[config.mk]
export PLATFORM = sky130hd
export DESIGN_NAME = quad_encoder_bank
export DESIGN_NICKNAME = d
export VERILOG_FILES = /design/src/rtl/qe_pkg.sv /design/src/rtl/qe_sync_filter.sv /design/src/rtl/qe_phase_fsm.sv /design/src/rtl/qe_channel.sv /design/src/rtl/quad_encoder_bank.sv
export SDC_FILE = /design/constraint.sdc
export NUM_CORES = 1
export LEC_CHECK = 0
export ABC_AREA = 1
export CORE_ASPECT_RATIO = 0.9
export CORE_UTILIZATION = 40
export DETAILED_ROUTE_END_ITERATION = 16
export SETUP_SLACK_MARGIN = 0.3
export SLEW_MARGIN = 20
export SYNTH_ARGS = -nofsm -noshare
export SYNTH_HDL_FRONTEND = slang
export SYNTH_SLANG_ARGS = --single-unit
[constraint.sdc]
create_clock -name clk -period 3.4 [get_ports clk]
set_input_delay 0.51 -clock clk [delete_from_list [all_inputs] [get_ports clk]]
set_output_delay 0.51 -clock clk [all_outputs]
set_load 0.005 [all_outputs]
[src/rtl/qe_pkg.sv]
package qe_pkg;

    // Decoder state: last accepted {A,B} phase pair
    typedef enum logic [1:0] {
        PH_00 = 2'b00,
        PH_10 = 2'b10,
        PH_11 = 2'b11,
        PH_01 = 2'b01
    } phase_t;

    // Register bank word offsets
    localparam int unsigned OFF_GAP0 = 4;
    localparam int unsigned OFF_STAT = 5;
    localparam int unsigned OFF_GAP1 = 6;
    localparam int unsigned OFF_VER  = 7;

    // Status / control field positions
    localparam int unsigned CLR_LSB   = 0;
    localparam int unsigned LIVE_LSB  = 20;
    localparam int unsigned LATCH_LSB = 24;

endpackage
`config.mk`:
```
export PLATFORM = sky130hd
export DESIGN_NAME = wdog_busmon_timer
export DESIGN_NICKNAME = d
export VERILOG_FILES = /design/src/rtl/wdt_pkg.sv /design/src/rtl/wdt_svc_unlock.sv /design/src/rtl/wdt_down_counter.sv /design/src/rtl/wdt_pulse_stretch.sv /design/src/rtl/wdog_busmon_timer.sv
export SDC_FILE = /design/constraint.sdc
export NUM_CORES = 1
export LEC_CHECK = 0
export BUFFER_PORTS_ARGS = -buffer_cell sky130_fd_sc_hd__buf_2
export CAP_MARGIN = 20
export CORE_ASPECT_RATIO = 0.6
export CORE_MARGIN = 1
export CORE_UTILIZATION = 63
export DETAILED_ROUTE_END_ITERATION = 7
export HOLD_SLACK_MARGIN = 0.1
export PLACE_DENSITY = 0.85
export SLEW_MARGIN = 20
export SYNTH_ARGS = -nofsm -noshare
export SYNTH_HDL_FRONTEND = slang
export SYNTH_SLANG_ARGS = --single-unit
```
`constraint.sdc`:
```
create_clock -name clk -period 6.1 [get_ports clk]
set_input_delay 1.22 -clock clk [delete_from_list [all_inputs] [get_ports clk]]
set_output_delay 1.22 -clock clk [all_outputs]
set_load 0.02 [all_outputs]
```
`src/rtl/wdt_pkg.sv`:
```
package wdt_pkg;

   typedef enum logic [1:0] {
      MODE_GPT  = 2'd0,
      MODE_WDG  = 2'd1,
      MODE_BMON = 2'd2
   } wdt_mode_e;

   localparam int          SEL_W       = 2;
   localparam logic [1:0]  SEL_CTRL    = 2'd0;
   localparam logic [1:0]  SEL_RELOAD  = 2'd1;
   localparam logic [1:0]  SEL_SERVICE = 2'd2;
   localparam int          CTRL_EN_BIT = 2;

   // Code 3 is not a mode of its own and falls back to general-purpose.
   function automatic wdt_mode_e decode_mode(input logic [1:0] field);
      case (field)
         2'd1:    return MODE_WDG;
         2'd2:    return MODE_BMON;
         default: return MODE_GPT;
      endcase
   endfunction

endpackage

```
`src/rtl/wdt_svc_unlock.sv`:
```
module wdt_svc_unlock #(
   parameter int              DATA_W = 32,
   parameter int              KEY_W  = 16,
   parameter logic [KEY_W-1:0] KEY_A = 16'hAAAA,
   parameter logic [KEY_W-1:0] KEY_B = 16'h5555
) (
   input  logic              clk,
   input  logic              rst_n,
   input  logic              wr_en,
   input  logic              wr_is_svc,
   input  logic [DATA_W-1:0] wr_data,
   input  logic              allow,
   output logic              kick_o
);

   logic             armed_q;
   logic [KEY_W-1:0] key;
   logic             is_first;
   logic             is_second;

   assign key       = wr_data[KEY_W-1:0];
   assign is_first  = wr_is_svc && (key == KEY_A) && allow;
   assign is_second = wr_is_svc && (key == KEY_B) && allow;

   // Every port write either re-arms or disarms, so the key words
   // must be back to back.
   always_ff @(posedge clk or negedge rst_n) begin
      if (!rst_n) begin
         armed_q <= 1'b0;
      end else if (wr_en) begin
         armed_q <= is_first;
      end
   end

   assign kick_o = wr_en && armed_q && is_second;

endmodule

```
`src/rtl/wdt_down_counter.sv`:
```
module wdt_down_counter
   import wdt_pkg::*;
#(
   parameter int               CNT_W   = 32,
   parameter logic [CNT_W-1:0] RST_VAL = CNT_W'(32'h0040_0000)
) (
   input  logic             clk,
   input  logic             rst_n,
   input  logic             enable,
   input  wdt_mode_e        mode,
   input  logic             idle,
   input  logic             start_n,
   input  logic             ready_n,
   input  logic             restart,
   input  logic             restart_run,
   input  logic             kick,
   input  logic [CNT_W-1:0] reload_val,
   output logic [CNT_W-1:0] cnt_o,
   output logic             expire_o
);

   localparam logic [CNT_W-1:0] ZERO = '0;
   localparam logic [CNT_W-1:0] ONE  = CNT_W'(1);

   logic [CNT_W-1:0] cnt_q, cnt_d;
   logic             run_q, run_d;
   logic             step, load;

   always_comb begin
      step  = 1'b0;
      load  = 1'b0;
      run_d = run_q;
      if (restart) begin
         load  = 1'b1;
         run_d = restart_run;
      end else if (enable) begin
         case (mode)
            MODE_BMON: begin
               if (!start_n) begin
                  load  = 1'b1;
                  run_d = 1'b1;
               end else if (!ready_n) begin
                  run_d = 1'b0;
               end else if (run_q) begin
                  if (cnt_q == ZERO) begin
                     run_d = 1'b0;
                  end else begin
                     step = 1'b1;
                     if (cnt_q == ONE) run_d = 1'b0;
                  end
               end
            end
            MODE_WDG: begin
               if (kick)       load = 1'b1;
               else if (!idle) step = 1'b1;
            end
            default: step = 1'b1;
         endcase
      end
   end

   always_comb begin
      if (load)                          cnt_d = reload_val;
      else if (step && cnt_q == ZERO)    cnt_d = reload_val;
      else if (step)                     cnt_d = cnt_q - ONE;
      else                               cnt_d = cnt_q;
   end

   always_ff @(posedge clk or negedge rst_n) begin
      if (!rst_n) begin
         cnt_q <= RST_VAL;
         run_q <= 1'b1;
      end else begin
         cnt_q <= cnt_d;
         run_q <= run_d;
      end
   end

   assign cnt_o    = cnt_q;
   assign expire_o = step && (cnt_q == ONE);

endmodule

```
`src/rtl/wdt_pulse_stretch.sv`:
```
module wdt_pulse_stretch #(
   parameter int PULSE_LEN = 8
) (
   input  logic clk,
   input  logic rst_n,
   input  logic fire,
   input  logic clear,
   output logic pulse_o
);

   generate
      if (PULSE_LEN == 1) begin : g_single
         logic pulse_q;
         always_ff @(posedge clk or negedge rst_n) begin
            if (!rst_n)     pulse_q <= 1'b0;
            else if (clear) pulse_q <= 1'b0;
            else            pulse_q <= fire;
         end
         assign pulse_o = pulse_q;
      end else begin : g_stretch
         localparam int          PW   = $clog2(PULSE_LEN);
         localparam logic [PW-1:0] LAST = PW'(PULSE_LEN - 1);
         localparam logic [PW-1:0] STEP = PW'(1);
         logic [PW-1:0] idx_q;
         logic          active_q;
         always_ff @(posedge clk or negedge rst_n) begin
            if (!rst_n) begin
               idx_q    <= '0;
               active_q <= 1'b0;
            end else if (clear) begin
               idx_q    <= '0;
               active_q <= 1'b0;
            end else if (fire) begin
               idx_q    <= '0;
               active_q <= 1'b1;
            end else if (active_q) begin
               if (idx_q == LAST) active_q <= 1'b0;
               else               idx_q    <= idx_q + STEP;
            end
         end
         assign pulse_o = active_q;
      end
   endgenerate

endmodule

```
`src/rtl/wdog_busmon_timer.sv`:
```
module wdog_busmon_timer
   import wdt_pkg::*;
#(
   parameter int               CNT_W      = 32,
   parameter int               DATA_W     = 32,
   parameter int               KEY_W      = 16,
   parameter logic [KEY_W-1:0] KEY_A      = 16'hAAAA,
   parameter logic [KEY_W-1:0] KEY_B      = 16'h5555,
   parameter int               PULSE_LEN  = 8,
   parameter logic [CNT_W-1:0] RST_RELOAD = CNT_W'(32'h0040_0000)
) (
   input  logic              clk,
   input  logic              rst_n,
   input  logic              bus_start_n,
   input  logic              bus_ready_n,
   input  logic              core_idle,
   input  logic              cfg_we,
   input  logic [1:0]        cfg_sel,
   input  logic [DATA_W-1:0] cfg_wdata,
   output logic              tmo_pulse,
   output logic              tmo_irq_n
);

   generate
      if (CNT_W < 8 || CNT_W > DATA_W) begin : g_bad_cnt_w
         $error("CNT_W must be at least 8 and no wider than DATA_W");
      end
      if (KEY_W > DATA_W || KEY_A == KEY_B) begin : g_bad_key
         $error("service keys must fit DATA_W and differ");
      end
      if (PULSE_LEN < 1) begin : g_bad_pulse
         $error("PULSE_LEN must be at least 1");
      end
      if (RST_RELOAD == '0) begin : g_bad_reload
         $error("RST_RELOAD must be non-zero");
      end
   endgenerate

   wdt_mode_e        mode_q;
   logic             en_q;
   logic [CNT_W-1:0] reload_q;

   logic             wr_ctrl, wr_reload, wr_svc;
   logic             new_en;
   wdt_mode_e        new_mode;
   logic             restart, restart_run;
   logic             svc_allow, kick;
   logic             expire, pulse_clr, pulse;
   logic [CNT_W-1:0] cnt;

   assign wr_ctrl     = cfg_we && (cfg_sel == SEL_CTRL);
   assign wr_reload   = cfg_we && (cfg_sel == SEL_RELOAD);
   assign wr_svc      = (cfg_sel == SEL_SERVICE);
   assign new_en      = cfg_wdata[CTRL_EN_BIT];
   assign new_mode    = decode_mode(cfg_wdata[1:0]);
   assign restart     = wr_ctrl;
   assign restart_run = (new_mode != MODE_BMON);
   assign svc_allow   = en_q && (mode_q == MODE_WDG);
   assign pulse_clr   = !en_q || (wr_ctrl && !new_en);

   always_ff @(posedge clk or negedge rst_n) begin
      if (!rst_n) begin
         mode_q   <= MODE_GPT;
         en_q     <= 1'b1;
         reload_q <= RST_RELOAD;
      end else begin
         if (wr_ctrl) begin
            mode_q <= new_mode;
            en_q   <= new_en;
         end
         if (wr_reload) begin
            reload_q <= cfg_wdata[CNT_W-1:0];
         end
      end
   end

   wdt_svc_unlock #(
      .DATA_W (DATA_W),
      .KEY_W  (KEY_W),
      .KEY_A  (KEY_A),
      .KEY_B  (KEY_B)
   ) svc_i (
      .clk       (clk),
      .rst_n     (rst_n),
      .wr_en     (cfg_we),
      .wr_is_svc (wr_svc),
      .wr_data   (cfg_wdata),
      .allow     (svc_allow),
      .kick_o    (kick)
   );

   wdt_down_counter #(
      .CNT_W   (CNT_W),
      .RST_VAL (RST_RELOAD)
   ) cnt_i (
      .clk         (clk),
      .rst_n       (rst_n),
      .enable      (en_q),
      .mode        (mode_q),
      .idle        (core_idle),
      .start_n     (bus_start_n),
      .ready_n     (bus_ready_n),
      .restart     (restart),
      .restart_run (restart_run),
      .kick        (kick),
      .reload_val  (reload_q),
      .cnt_o       (cnt),
      .expire_o    (expire)
   );

   wdt_pulse_stretch #(
      .PULSE_LEN (PULSE_LEN)
   ) pls_i (
      .clk     (clk),
      .rst_n   (rst_n),
      .fire    (expire),
      .clear   (pulse_clr),
      .pulse_o (pulse)
   );

   assign tmo_pulse = pulse;
   assign tmo_irq_n = ~pulse;

endmodule

```
==> flow_metrics.py <==
metrics = {
    "outcome": {
        "outcome": "completed",
    },
    "placement": {
        "place_area_um2": 4250,
        "dp_hpwl_mm": 6.50,
        "pre_cts_ws_ns": 1.95,
        "place.gp.congestion": 0.851,
        "placedCellCount": 493,
        "io_buffers": 41,
    },
    "yosys": {
        "avgSynthCellArea_um2": 10.3,
        "synth_common_cells": "dfrtp_1 (69), mux2_2 (33), a21oi_1 (24)",
        "yosysMostFrequentCell": "dfrtp_1",
        "synthAdderAreaFrac": 0.0187,
        "syn_area_um2": 4010,
        "synth.distinct_cells": 62,
        "synth.area.mux_share": 0.113,
        "synth-edff-count": 0,
        "synth-seq-area-share": 0.457,
        "synth_area_leaders": "dfrtp_1 (43%), mux2_2 (9.3%), a21oi_1 (3.0%), dfstp_2 (2.6%), nor3_1 (2.6%)",
        "synth_nets": 434,
        "yosysTopAreaCellShare": 0.431,
        "synth_warnings": 0,
        "async_flop_share": 1.00,
        "syn_inst": 388,
        "synth_compound_area_frac": 0.193,
        "ys_ff_latch": 73,
        "synthXorXnorAreaFrac": 0.00219,
        "yosys.area.top_type": "dfrtp_1",
        "synth_top_family_by_area": "compound AO/OA/AOI/OAI gates",
        "synth-main-ff-cell": "dfrtp_1",
        "yosys.area_share.simple": 0.178,
    },
    "floorplan": {
        "start_util": 0.653,
        "ios": 42,
        "core_um2": 6140,
        "die_y_um": 63.8,
        "row_count": 22,
        "dieArea_um2": 6690,
        "die_x_um": 105,
    },
    "critical_path": {
        "startpoint_type": "input port",
        "crit_family": "compound AO/OA/AOI/OAI gates",
        "end_kind": "register",
        "crit_chain": "buf_2 -> or4b_1 -> nor3_1 -> a21bo_2 -> a311oi_4 -> buf_6 -> buf_4 -> o21ai_0 -> o211ai_1",
        "worstReg2RegEnd": "cnt_i.cnt_o[22]",
        "r2r-start": "cnt_i.cnt_o[26]",
        "cp_max_fo": 30,
        "critPathKind": "input port to register",
        "ff2ff_path_depth": 8,
        "r2r_slack_ns": 2.80,
        "arrival_ns": 3.72,
        "cp.required_ns": 6.33,
        "crit_buf_inv": 3,
        "cpMaxStageDelayCell": "a21bo_2",
        "max_stage_delay_ns": 0.63,
    },
    "power_and_ir_drop": {
        "seq_power_share": 0.520,
        "clock_power_share": 0.216,
        "finalPower_mw": 1.53,
        "p_switching_mw": 0.539,
        "leakagePower_nw": 1.82,
        "p_int_mw": 0.994,
        "ir_drop_v": 0.000207,
        "power_density_nw_per_um2": 346,
        "switching_share": 0.352,
        "combPwrFrac": 0.264,
    },
    "global_routing": {
        "grt_pass1_vias": 3077,
        "grt_max_degree": 74,
        "antenna_found_initial": 0,
        "grt.total_usage": 0.305,
        "grt_remaining_overflow": 0,
        "grt_pass1_wl_mm": 15.5,
    },
    "drt": {
        "routed_wl_mm": 9.43,
        "post_drt_via_cell_ratio": 6.74,
        "dr_total_vias": 3426,
        "first_pass_iters": 5,
        "first_iter_violations": 263,
        "wl_per_cell_um": 18.6,
        "drc_errors": 0,
        "ant_nets": 0,
    },
    "clock_network": {
        "postCtsSetupRepairBufs": 0,
        "cts_root_buf": "clkbuf_8",
        "clk_pin_slew_worst_paths_ns": 0.07,
        "cts_num_sinks": 73,
        "post_cts_resized": 0,
        "clk_latency_ns": 0.35,
        "h-tree-depth": 3,
        "clockBufferDepth": 2,
        "cts_hold_buffers": 0,
        "cts_tree": "yes",
        "cts_buffers": 9,
    },
    "timing": {
        "period_share": 0.572,
        "fin_skew_ns": 0.00751,
        "hold_violations": 0,
        "setup_violations": 0,
        "fin_crit_ns": 3.49,
        "drv_slew": 0,
        "grt_setup_unrepaired": "false",
        "finalSetupTns_ns": 0,
        "slew_headroom": 0.397,
        "fmax_mhz": 286,
        "worstMarginPinSlew_ns": 0.904,
        "setup_ws_ns": 2.61,
    },
    "min_path": {
        "hold_class": "register to register",
        "whs_endpoint": "cnt_i.cnt_o[20]",
        "holdCritStartpoint": "reload_q[20]",
        "whs_path_depth": 2,
    },
    "cells_and_area": {
        "final_nets": 467,
        "final_layout_size_suffix_gt1_frac": 0.255,
        "diodes": 0,
        "fin_cells": 508,
        "stdcell_area_um2": 4430,
        "area_delta_synth_final_pct": 10.5,
        "fillers": 462,
    },
    "job": {
        "maxCapViolCount": 0,
    },
}
==> tightest hold or removal path: cells and delay by family (launching register included) <==
| family | cells | cell delay [ns] |
|---|---|---|
| DFF | 1 | 0.34 |
| AOI/OAI and AO/OA | 1 | 0.08 |
| and+or+nand+nor | 1 | 0.04 |
==> final cells by class <==
cell class | instances | area, um2 | area share
Multi-Input combinational cell | 280 | 2040 | 0.461
Sequential cell | 73 | 1830 | 0.414
Timing Repair Buffer | 46 | 246 | 0.0557
Clock buffer | 14 | 163 | 0.0367
Tap cell | 84 | 105 | 0.0237
Inverter | 11 | 41.3 | 0.00933
==> routing by layer <==
layer  wire length (um)  vias up  global-route usage  part of all wire
met2               4000      160               0.419              0.42
met3                885       17              0.0898             0.094
met5                  0        -                   0                 0
met1               4380     1680               0.454              0.46
li1                   -     1569                   -                 -
met4                163        0               0.113             0.017
==> how the worst max path moves through the flow <==
stage	from	to	slack, ns	cells after the start
2_1_floorplan	cfg_wdata[3]	cnt_i.cnt_o[16]	2.97	8
6_report	cfg_wdata[3]	cnt_i.cnt_o[7]	2.61	9
4_1_cts	cfg_wdata[3]	cnt_i.cnt_o[22]	2.31	8
5_1_grt	cfg_wdata[3]	cnt_i.cnt_o[7]	2.47	9
3_5_place_dp	cfg_wdata[3]	cnt_i.cnt_o[22]	1.95	8
3_3_place_gp	cfg_wdata[3]	cnt_i.cnt_o[22]	2.05	8
==> power groups by stage <==
stage / logic, mW / clock network (mW) / registers (mW)
6_report: 0.406 / 0.331 / 0.797
5_1_grt: 0.450 / 0.358 / 0.820
4_1_cts: 0.399 / 0.341 / 0.791
3_5_place_dp: 0.398 / 0 / 0.798
3_3_place_gp: 0.380 / 0 / 0.790
2_1_floorplan: 0.326 / 0 / 0.744
==> metrics by stage <==
stage | utilization | hold slack, ns
2_1_floorplan | - | 0.448
3_3_place_gp | 0.692 | 0.469
3_5_place_dp | 0.692 | 0.485
4_1_cts | 0.719 | 0.505
5_1_grt | 0.721 | 0.531
6_report | 0.721 | 0.507
==> layout by cell type, fill, tap and decap left out, types with 5 or more instances in the layout <==
| master | count |
|---|---|
| mux2i_1 | 8 |
| o211ai_1 | 6 |
| clkbuf_8 | 11 |
| ha_1 | 6 |
| o22a_1 | 7 |
| nor2_1 | 17 |
| nor3_1 | 21 |
| mux2_2 | 33 |
| o2bb2ai_1 | 9 |
| or4_1 | 5 |
| nand4_1 | 5 |
| inv_1 | 11 |
| dfrtp_1 | 69 |
| a21oi_1 | 24 |
| o21ai_0 | 16 |
| o311ai_0 | 5 |
| nor4_1 | 15 |
| or3_1 | 9 |
| o22ai_1 | 14 |
| nand2_1 | 18 |
| buf_2 | 41 |
==> flip-flops by register name, summed over array words and instances (netlist names) <==
register and count:
cnt_i.cnt_o 32, reload_q 32, pls_i.g_stretch.idx_q 3, mode_q 2, cnt_i.run_q 1, en_q 1, pls_i.pulse_o 1, svc_i.armed_q 1
==> cell families (layout without fill, tap and decap cells) <==
family	count (synthesis)	in the layout
adder cells (fa/ha/maj)	6	6
buffers and inverters	35	71
XOR/XNOR	1	1
flip-flops	73	73
multiplexers	41	41
AO/OA/AOI/OAI	110	110
AND/OR/NAND/NOR	122	122
Power figures use the tool's default switching activity.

▶ TASK DIRECTIONS:
Each line of the records with the word "least" in it is to be copied.

▶ REPLY TO THE EXERCISE:
         $error("CNT_W must be at least 8 and no wider than DATA_W");
         $error("PULSE_LEN must be at least 1");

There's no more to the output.